A ring of creatures closes around us. Each looks like a cross between a small whale and an octopus, large but graceful. Their many arms are adorned with shells and sea flowers, and intricate designs that might be tattoos. They swirl over, under, and around one another, as if dancing.

"They are dancing," Art says. "They worship my kind and wish to perform in our honor. We have not passed through here in a long time. They are excited."

"Why do they think so much of you?" I ask.

"We saved them from a demon attack long ago."

"The Demonata cross to other worlds?" I frown.

"Of course," Art says. "They hate all life-forms. You are not the first to suffer at their hands. And you won't be the last. Far from it."

Other creatures gather around us, joining the dance. Their movements become more involved, dozens of different species sweeping around one another, every blink of an eye or swish of a tail carefully choreographed. Through the crush I spot something weird rising from the depths.

"Is that a chessboard?" I ask. It's much bigger than any board I've ever seen, but it's the right shape, with the usual arrangement of black and white squares.

"There are Boards like this on almost all the worlds where we have had an influence," Art says. "The Boards are central to the development of intelligence. Some species forget about them as they evolve, but most remember in one way or another."

"I don't get it. What's the big deal about chess?"

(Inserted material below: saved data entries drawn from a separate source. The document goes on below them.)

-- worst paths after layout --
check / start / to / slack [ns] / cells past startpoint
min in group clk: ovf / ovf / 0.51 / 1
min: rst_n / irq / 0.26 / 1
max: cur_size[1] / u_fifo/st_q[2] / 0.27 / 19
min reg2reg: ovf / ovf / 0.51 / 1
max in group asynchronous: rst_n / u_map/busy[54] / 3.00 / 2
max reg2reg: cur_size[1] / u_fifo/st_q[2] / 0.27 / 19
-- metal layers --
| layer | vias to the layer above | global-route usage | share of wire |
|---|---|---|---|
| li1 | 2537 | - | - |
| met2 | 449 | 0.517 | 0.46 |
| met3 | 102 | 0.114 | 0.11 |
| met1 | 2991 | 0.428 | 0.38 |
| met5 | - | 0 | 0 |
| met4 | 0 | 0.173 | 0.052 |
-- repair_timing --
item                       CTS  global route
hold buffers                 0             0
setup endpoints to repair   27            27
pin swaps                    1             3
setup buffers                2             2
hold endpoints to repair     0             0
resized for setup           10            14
<file path="src/rtl/stamp_pkg.sv">
// Package: shared defaults and the access-kind type for the timestamp block.
// Assumes: offsets are byte addresses compared over the full address width.
package stamp_pkg;

    // Default geometry of the counter and of the register bus.
    localparam int unsigned STAMP_CNT_W  = 40;
    localparam int unsigned STAMP_LO_W   = 32;
    localparam int unsigned STAMP_DATA_W = 32;
    localparam int unsigned STAMP_ADDR_W = 8;

    // Register offsets and the run-bit position inside the upper register.
    localparam int unsigned STAMP_LO_OFF = 'h60;
    localparam int unsigned STAMP_HI_OFF = 'h64;
    localparam int unsigned STAMP_RUN_BIT = 8;

    // Decoded access kind for one bus cycle.
    typedef enum logic [1:0] {
        ACC_IDLE  = 2'd0,
        ACC_LOW   = 2'd1,
        ACC_HIGH  = 2'd2,
        ACC_OTHER = 2'd3
    } acc_kind_t;

endpackage

</file>
<file path="src/rtl/stamp_core.sv">
// Module: stamp_core
// Free-running up counter. Advances by one when run and tick are both high,
// wraps naturally at the top. Assumes tick is a one-cycle-per-tick enable
// already synchronous to clk.
module stamp_core #(
    parameter int unsigned CNT_W = 40
) (
    input  logic             clk,
    input  logic             rst_n,
    input  logic             run,
    input  logic             tick,
    output logic [CNT_W-1:0] count
);

    logic [CNT_W-1:0] count_q;

    // Count on enabled ticks; clear on reset.
    always_ff @(posedge clk) begin
        if (!rst_n)
            count_q <= '0;
        else if (run && tick)
            count_q <= count_q + 1'b1;
    end

    assign count = count_q;

endmodule

</file>
<file path="src/rtl/stamp_snap.sv">
// Module: stamp_snap
// Snapshot register for the counter's upper bits. Loads only when take is
// high and otherwise keeps its value. Assumes hi_in is the pre-edge counter
// slice, so a same-cycle tick never leaks into the snapshot.
module stamp_snap #(
    parameter int unsigned HI_W = 8
) (
    input  logic            clk,
    input  logic            rst_n,
    input  logic            take,
    input  logic [HI_W-1:0] hi_in,
    output logic [HI_W-1:0] snap
);

    logic [HI_W-1:0] snap_q;

    // Capture the upper slice on a low-word read.
    always_ff @(posedge clk) begin
        if (!rst_n)
            snap_q <= '0;
        else if (take)
            snap_q <= hi_in;
    end

    assign snap = snap_q;

endmodule

</file>
<file path="src/rtl/stamp_regs.sv">
// Module: stamp_regs
// Register decode: classifies each bus cycle, holds the run bit, flags
// low-word reads to the snapshot, and forms read data combinationally.
// Assumes read and write strobes are single-cycle and offsets exact.
module stamp_regs
    import stamp_pkg::*;
#(
    parameter int unsigned CNT_W   = STAMP_CNT_W,
    parameter int unsigned LO_W    = STAMP_LO_W,
    parameter int unsigned DATA_W  = STAMP_DATA_W,
    parameter int unsigned ADDR_W  = STAMP_ADDR_W,
    parameter int unsigned LO_OFF  = STAMP_LO_OFF,
    parameter int unsigned HI_OFF  = STAMP_HI_OFF,
    parameter int unsigned RUN_BIT = STAMP_RUN_BIT
) (
    input  logic                  clk,
    input  logic                  rst_n,
    input  logic                  rd,
    input  logic                  wr,
    input  logic [ADDR_W-1:0]     addr,
    input  logic [DATA_W-1:0]     wdata,
    input  logic [CNT_W-1:0]      count,
    input  logic [CNT_W-LO_W-1:0] snap,
    output logic                  run,
    output logic                  take,
    output logic [DATA_W-1:0]     rdata
);

    localparam int unsigned HI_W = CNT_W - LO_W;
    localparam logic [ADDR_W-1:0] LO_A = ADDR_W'(LO_OFF);
    localparam logic [ADDR_W-1:0] HI_A = ADDR_W'(HI_OFF);

    acc_kind_t       rd_kind;
    logic            run_q;
    logic [DATA_W-1:0] lo_word;
    logic [DATA_W-1:0] hi_word;
    logic            wdata_unused;

    // Only the run bit of the write data is consumed.
    assign wdata_unused = ^wdata;

    // Classify the read access for this cycle.
    always_comb begin
        if (!rd)
            rd_kind = ACC_IDLE;
        else if (addr == LO_A)
            rd_kind = ACC_LOW;
        else if (addr == HI_A)
            rd_kind = ACC_HIGH;
        else
            rd_kind = ACC_OTHER;
    end

    // Run bit: loaded only by writes to the upper register.
    always_ff @(posedge clk) begin
        if (!rst_n)
            run_q <= 1'b0;
        else if (wr && addr == HI_A)
            run_q <= wdata[RUN_BIT];
    end

    // Zero-extend the live low slice of the counter.
    always_comb begin
        lo_word = '0;
        lo_word[LO_W-1:0] = count[LO_W-1:0];
    end

    // Upper register image: snapshot bits plus run bit.
    always_comb begin
        hi_word = '0;
        hi_word[HI_W-1:0] = snap;
        hi_word[RUN_BIT] = run_q;
    end

    // Read mux; idle and unmapped reads return zero.
    always_comb begin
        unique case (rd_kind)
            ACC_LOW:  rdata = lo_word;
            ACC_HIGH: rdata = hi_word;
            default:  rdata = '0;
        endcase
    end

    assign take = (rd_kind == ACC_LOW);
    assign run  = run_q;

endmodule

</file>
<file path="src/rtl/coherent_stamp_counter.sv">
// Module: coherent_stamp_counter (top)
// Wide free-running timestamp read through a narrow bus. A low-word read
// snapshots the upper bits so a low-then-high read pair is coherent.
// Assumes tick_en is synchronous and at most one pulse per clock.
module coherent_stamp_counter
    import stamp_pkg::*;
#(
    parameter int unsigned CNT_W   = STAMP_CNT_W,
    parameter int unsigned LO_W    = STAMP_LO_W,
    parameter int unsigned DATA_W  = STAMP_DATA_W,
    parameter int unsigned ADDR_W  = STAMP_ADDR_W,
    parameter int unsigned LO_OFF  = STAMP_LO_OFF,
    parameter int unsigned HI_OFF  = STAMP_HI_OFF,
    parameter int unsigned RUN_BIT = STAMP_RUN_BIT
) (
    input  logic              clk,
    input  logic              rst_n,
    input  logic              tick_en,
    input  logic              bus_rd,
    input  logic              bus_wr,
    input  logic [ADDR_W-1:0] bus_addr,
    input  logic [DATA_W-1:0] bus_wdata,
    output logic [DATA_W-1:0] bus_rdata
);

    localparam int unsigned HI_W = CNT_W - LO_W;

    logic [CNT_W-1:0] cnt_q;
    logic [HI_W-1:0]  snap_q;
    logic             en_q;
    logic             take;

    stamp_core #(.CNT_W(CNT_W)) u_core (
        .clk   (clk),
        .rst_n (rst_n),
        .run   (en_q),
        .tick  (tick_en),
        .count (cnt_q)
    );

    stamp_snap #(.HI_W(HI_W)) u_snap (
        .clk   (clk),
        .rst_n (rst_n),
        .take  (take),
        .hi_in (cnt_q[CNT_W-1:LO_W]),
        .snap  (snap_q)
    );

    stamp_regs #(
        .CNT_W  (CNT_W),
        .LO_W   (LO_W),
        .DATA_W (DATA_W),
        .ADDR_W (ADDR_W),
        .LO_OFF (LO_OFF),
        .HI_OFF (HI_OFF),
        .RUN_BIT(RUN_BIT)
    ) u_regs (
        .clk   (clk),
        .rst_n (rst_n),
        .rd    (bus_rd),
        .wr    (bus_wr),
        .addr  (bus_addr),
        .wdata (bus_wdata),
        .count (cnt_q),
        .snap  (snap_q),
        .run   (en_q),
        .take  (take),
        .rdata (bus_rdata)
    );

endmodule

</file>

"The game means nothing," Art answers. "The Board is everything."

Something about the way he stresses the word sparks a memory. I recall a visit I paid to Lord Loss's kingdom several years ago. The demon master loves chess. One of the rooms in his web-based castle was full of sets. He produced a board that he referred to as the original Board. Each square was a self-contained universe of its own, filled with an array of demons.

"Yes," Art says before I can form a question. "That was the Board we used on your world."

"I still don't understand," I frown. "The Board was just a toy."

"The Boards are not toys," Art says. "Each is a map of the original universe, a link to the past before time."

"You're talking gibberish," I scowl.

"It will become clear soon," Art assures me, then pushes through a gap that the sea creatures have created. "Come. I am fully rested, and the dance has moved into its final arc. It is time for us to depart."